**Data extracts**
From an optimization exercise on the open Yosys and OpenROAD flow, aimed at small area, a short achievable clock period and few clock cycles; shortcuts taken in it are not production practice. The RTL was checked by simulation tests, not by an equivalence proof against the original design. Power and IR drop assume default switching activity.

==> inputs of v23 <==
==> flow/design.v (excerpt) <==
module deadlock_avoidance_safety_check_top #(
    parameter int MAX_PROCESSES = dasc_pkg::MAX_PROCESSES_DEF,
    parameter int MAX_RESOURCES = dasc_pkg::MAX_RESOURCES_DEF,
    parameter int COUNT_WIDTH   = dasc_pkg::COUNT_WIDTH_DEF
) (
    input  logic                 clk,
    input  logic                 rst_n,
    input  logic                 cfg_we,
    input  logic [dasc_pkg::CFG_IDX_W-1:0] cfg_index,
    input  logic [dasc_pkg::CFG_W-1:0]     cfg_data,
    input  logic                 item_valid,
    output logic                 item_ready,
    input  logic [2:0]           item_command,
    input  logic [3:0]           item_process_index,
    input  logic [3:0]           item_resource_index,
    input  logic [7:0]           item_amount,
    input  logic                 item_request_last,
    output logic                 result_valid,
    input  logic                 result_ready,
    output logic [1:0]           result_status,
    output logic [3:0]           result_sequence_process,
    output logic                 result_last
);
export LEC_CHECK = 0
export CAP_MARGIN = 20
export CORE_MARGIN = 2
export CORE_UTILIZATION = 45
export SETUP_SLACK_MARGIN = 2.5
export SLEW_MARGIN = 20
export TNS_END_PERCENT = 10
create_clock -name core_clock -period 6.5 [get_ports {clk}]
run.sh (not shown) runs the stock make flow with config.mk's settings and CLKGATE_MAP_FILE= SYNTH_SCRIPT=/design/flow/synth_recipe.tcl, a recipe that flattens the netlist after the stock synthesis.
==> inputs of v16, as changes to v23 <==
--- a/flow/design.v
+++ b/flow/design.v
@@ -93,18 +93,16 @@
     localparam logic [3:0] S_WAITR  = 4'd7;    
     localparam logic [3:0] S_WAITD  = 4'd8;    
     logic [3:0]  state_q, state_d;
     logic [4:0]  np_cfg_q, nr_cfg_q;
     logic [15:0] np_mask, nr_mask;
     logic [15:0] cur_q;           
     logic [15:0] jp_q;            
     logic [15:0] gp_q;            
-    logic [15:0] rowok_q;         
-    logic        ovn_q, ova_q;    
     logic [15:0] fin_q;           
     logic        prog_q;          
     logic [4:0]  count_q;         
     logic [3:0]  order_q [N];
     logic [2:0]  npend_q;         
     logic [1:0]  dup_q;           
     logic        clean_q;         
     logic        safe_q;          
@@ -152,17 +150,17 @@
     assign is_check = (item_command == 3'd3);
     assign is_req   = (item_command == 3'd4);
     assign is_none  = item_command[2] && (item_command[1:0] != 2'd0);
     assign is_tbl   = is_alloc || is_claim;
     assign base_u = ~fin_q & np_mask;
     assign item_ready = !st_clear && (is_none || (is_req && !item_request_last)
                                       || st_idle && (!is_check || !clean_q || spend_q || (npend_q != 3'd7))
                                       || is_avail && (st_grant || st_run || st_waitd || st_waitr)
-                                      || is_tbl && (st_waitd || st_waitr || (st_run && rowok_q[item_process_index]))
+                                      || is_tbl && (st_waitd || st_waitr || (st_run && !base_u[item_process_index]))
                                       || is_check && clean_q && (st_run || st_waitd) && (dup_q != 2'd3));
     assign acc = item_valid && item_ready;
     always_comb
     begin
         for (int j = 0; j < N; j++)
         begin
             p_dec[j] = (item_process_index == 4'(j));
             r_dec[j] = (item_resource_index == 4'(j));
@@ -198,18 +196,18 @@
             req_nz[r]       = (work_q[r][7:0] != 8'd0);
             diff[r]         = {1'b0, avail_q[r]} - {1'b0, work_q[r][7:0]};
             req_gt_avail[r] = diff[r][8];
         end
     end
     assign fits       = &(le | ~nr_mask);
     assign over_need  = |(nr_mask & gtc & req_nz);
     assign over_avail = |(nr_mask & req_gt_avail);
-    assign jres       = st_grant && (ovn_q || ova_q);
-    assign jpass      = st_grant && !ovn_q && !ova_q;
+    assign jres       = st_judge && (over_need || over_avail);
+    assign jpass      = st_judge && !over_need && !over_avail;
     logic [15:0] gt, after, others, after_lo, others_lo, next_sel, rsel;
     logic        have_after, prog, more, step, done, safe;
     logic [3:0]  cur_idx;
     function automatic logic [15:0] lowest(input logic [15:0] v);
         logic [15:0] o;
         logic        seen;
         o    = '0;
         seen = 1'b0;
@@ -248,17 +246,17 @@
     logic [1:0] jcode;
     logic [2:0] dup_tot;
     assign k_last     = (k_q == 4'd15) || !np_mask[k_q + 4'd1];
     assign out_free   = !out_valid_q || result_ready;
     assign emit_act   = (npend_q != 3'd0);
     assign deliver    = !emit_act && !spend_q && out_free;
     assign emit_load  = emit_act && out_free;
     assign emit_end   = emit_load && (!safe_q || k_last);
-    assign jcode      = st_waitr ? code_q : (ovn_q ? 2'd2 : 2'd3);
+    assign jcode      = st_waitr ? code_q : (over_need ? 2'd2 : 2'd3);
     assign nsingle    = (jres || st_waitr) && !spend_q;
     assign direct     = nsingle && deliver;
     assign sload      = spend_q && !emit_act && out_free;
     assign judge_load = direct || sload;
     assign dup_tot    = dup_q + {2'd0, acc_dup_run};
     assign settle     = !emit_act && !spend_q && ((st_check && done) || st_waitd);
     always_comb
     begin
@@ -268,24 +266,24 @@
             S_IDLE:
             begin
                 if (acc_check)
                     state_d = S_CSTART;
                 else if (acc_judge)
                     state_d = ((cur_q & p_dec) != 16'd0) ? S_JUDGE : S_JLOAD;
             end
             S_JLOAD: state_d = S_JUDGE;
-            S_JUDGE:  state_d = S_GRANT;
-            S_GRANT:
+            S_JUDGE:
             begin
-                if (jres)
-                    state_d = nsingle ? S_IDLE : S_WAITR;
+                if (jpass)
+                    state_d = S_GRANT;
                 else
-                    state_d = gp_q[0] ? S_CSTART : S_CHECK;
+                    state_d = nsingle ? S_IDLE : S_WAITR;
             end
+            S_GRANT:  state_d = gp_q[0] ? S_CSTART : S_CHECK;
             S_CSTART: state_d = S_CHECK;
             S_CHECK:
             begin
                 if (done)
                     state_d = settle ? S_IDLE : S_WAITD;
             end
             S_WAITD:
             begin
@@ -326,62 +324,42 @@
                 npend_q <= npend_q - {2'd0, emit_end} + {2'd0, acc_dup_idle};
             spend_q <= (spend_q && !sload) || (nsingle && !direct);
             if (settle)
                 dup_q <= '0;
             else
                 dup_q <= dup_tot;
             if (cfg_we || tbl_write)
                 clean_q <= 1'b0;
-            else if (acc_check || jpass)
+            else if (acc_check || st_grant)
                 clean_q <= 1'b1;
             state_q <= state_d;
         end
     end
-    always_ff @(posedge clk or negedge rst_n)
-    begin
-        if (!rst_n)
-        begin
-            jp_q  <= 16'd1;
-            cur_q <= 16'd1;
-        end
-        else
-        begin
-            if (wr_req)
-                jp_q <= p_dec;
-            if (acc_check || st_judge)
-                cur_q <= 16'd1;
-            else if (step && !done)
-                cur_q <= next_sel;
-            else if (st_idle || step || st_waitd || jres || st_waitr)
-                cur_q <= wr_req ? p_dec : jp_q;
-        end
-    end
     always_ff @(posedge clk)
     begin
         if (st_judge)
-        begin
-            ovn_q <= over_need;
-            ova_q <= over_avail;
-        end
-        if (st_grant)
-            code_q <= ovn_q ? 2'd2 : 2'd3;
+            code_q <= over_need ? 2'd2 : 2'd3;
         else if (st_check)
             code_q <= {1'b0, safe};
         if (settle)
             safe_q <= st_waitd ? code_q[0] : safe;
         if (nsingle)
             scode_q <= jcode;
+        if (wr_req)
+            jp_q <= p_dec;
         if (acc_judge)
             gp_q <= p_dec;
         if (acc_check || jpass)
-            rowok_q <= ~np_mask;
-        else
-            rowok_q <= ~np_mask | fin_q;
-        if (acc_check || jpass)
+            cur_q <= 16'd1;
+        else if (step && !done)
+            cur_q <= next_sel;
+        else if (st_idle || step || st_waitd || (st_judge && !jpass) || st_waitr)
+            cur_q <= wr_req ? p_dec : jp_q;
+        if (acc_check || st_grant)
         begin
             fin_q   <= '0;
             prog_q  <= 1'b0;
             count_q <= '0;
         end
         else if (step)
         begin
             if (fits)
@@ -413,26 +391,26 @@
         always_ff @(posedge clk)
             if (step && fits && (count_q[3:0] == 4'(j)))
                 order_q[j] <= cur_idx;
     end
     logic wr_alloc, wr_claim;
     logic [15:0] row_ok;
     assign wr_alloc = item_valid && is_alloc;
     assign wr_claim = item_valid && is_claim;
-    assign row_ok   = (st_idle || st_waitd || st_waitr) ? 16'hffff : (st_run ? rowok_q : 16'd0);
+    assign row_ok   = (st_idle || st_waitd || st_waitr) ? 16'hffff : (st_run ? ~base_u : 16'd0);
     for (genvar r = 0; r < N; r++)
     begin : g_col
         logic [7:0] a_bus, crow, arow;
         assign a_bus = st_clear ? 8'd0 : (st_grant ? sum[r][7:0] : item_amount);
         for (genvar p = 0; p < N; p++)
         begin : g_row
             logic a_en, c_en;
             assign a_en = st_clear || (wr_alloc && r_dec[r] && p_dec[p] && row_ok[p])
-                          || (jpass && gp_q[p] && nr_mask[r]);
+                          || (st_grant && gp_q[p] && nr_mask[r]);
             assign c_en = st_clear || (wr_claim && r_dec[r] && p_dec[p] && row_ok[p]);
             always_ff @(posedge clk)
             begin
                 if (a_en)
                     alloc_q[p][r] <= a_bus;
                 if (c_en)
                     claim_q[p][r] <= st_clear ? 8'd0 : item_amount;
             end
@@ -448,27 +426,27 @@
             end
         end
         always_ff @(posedge clk)
         begin
             if (st_clear)
                 avail_q[r] <= 8'd0;
             else if (wr_avail && r_dec[r])
                 avail_q[r] <= item_amount;
-            else if (jpass && nr_mask[r])
+            else if (st_grant && nr_mask[r])
                 avail_q[r] <= diff[r][7:0];
             if (st_clear)
                 req_q[r] <= 8'd0;
             else if (wr_req && r_dec[r])
                 req_q[r] <= item_amount;
             if (acc_check)
                 work_q[r] <= {1'b0, avail_q[r]};
             else if (acc_judge)
                 work_q[r] <= {1'b0, r_dec[r] ? item_amount : req_q[r]};
-            else if (jpass)
+            else if (st_grant)
                 work_q[r] <= {1'b0, diff[r][7:0]};
             else if (step && fits)
                 work_q[r] <= {work_q[r][8] || sum[r][8], sum[r][7:0]};
             rc_q[r] <= crow;
             ra_q[r] <= arow;
         end
     end
     assign result_valid            = out_valid_q;
==> notes.md <==
- Post-synth ARST share: 0.00447
- Sequential cell area share: 0.593
- Minimum clock period: around 4.7 ns
- Delay-heaviest family, CP: compound AO/OA/AOI/OAI gates
- First-pass GRT wire length: 974000 um
- Slowest stage delay, CP: 0.52 ns
- Outcome: no timing/DRC/antenna violations
- Power Total: approximately 140000 uW
- Post-synthesis compound-gate area fraction: 0.147
- Grt met3 use: 0.0657
That was v16.
==> notes.md <==
- Antenna Violating Nets Remaining: 1
- SO Viols: antenna violations
- Power Total: between 100000 and 150000 uW
- Ranking of synthesized cells by area: edfxtp_1 63%, dfxtp_1 5.5%, a22oi_1 3.7%
- Post-synthesis compound-gate area fraction: 0.149
- Slowest stage delay, CP: about 0.55 ns
- Minimum clock period: ~4.5 ns
- First-pass GRT wire length: 1090000 um
- Sequential cell area share: 0.578
- Outcome: complete, but fails checks
- Delay-heaviest family, CP: multiplexers
That was v23.
Testbench counts of v23, summed over its fixed seeds: cycles 12,388.
Testbench counts of v16, summed over its fixed seeds: cycles 12,362.

[port drivers added, routing unchanged]
In the flow no input, the clock included, has a driving cell. The finished layouts below were timed again as built, in two steps. Step 1, drivers: a clkbuf_16 drives clk and a buf_2 each remaining input, both assumed. Step 2, shift: input delay + t, output delay - t, t = (earliest + latest rising clock arrival at the registers) / 2. This alone moves slack from input paths to output paths. a / b / c = ideal / step 1 / step 2; a / b = the first two.
| run | t, ns | setup slack, ns | worst setup path at the end |
|---|---|---|---|
| v23 | 1.203 | 2.007 / 1.887 / 0.914 | input to register |
| v16 | 1.154 | 1.753 / 1.637 / 0.682 | input to register |
The setup slack of v23, which loses most, moves by -0.120 ns with the drivers and by -1.093 ns with both steps.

**Task directions**
From the listing above, return the lines starting at the one with "S_CSTART: state_d = S_CHECK;" and ending at the one with "npend_q <= npend_q", both kept, exactly as they appear and nothing more.

**Result of the exercise**
             S_CSTART: state_d = S_CHECK;
             S_CHECK:
             begin
                 if (done)
                     state_d = settle ? S_IDLE : S_WAITD;
             end
             S_WAITD:
             begin
@@ -326,62 +324,42 @@
                 npend_q <= npend_q - {2'd0, emit_end} + {2'd0, acc_dup_idle};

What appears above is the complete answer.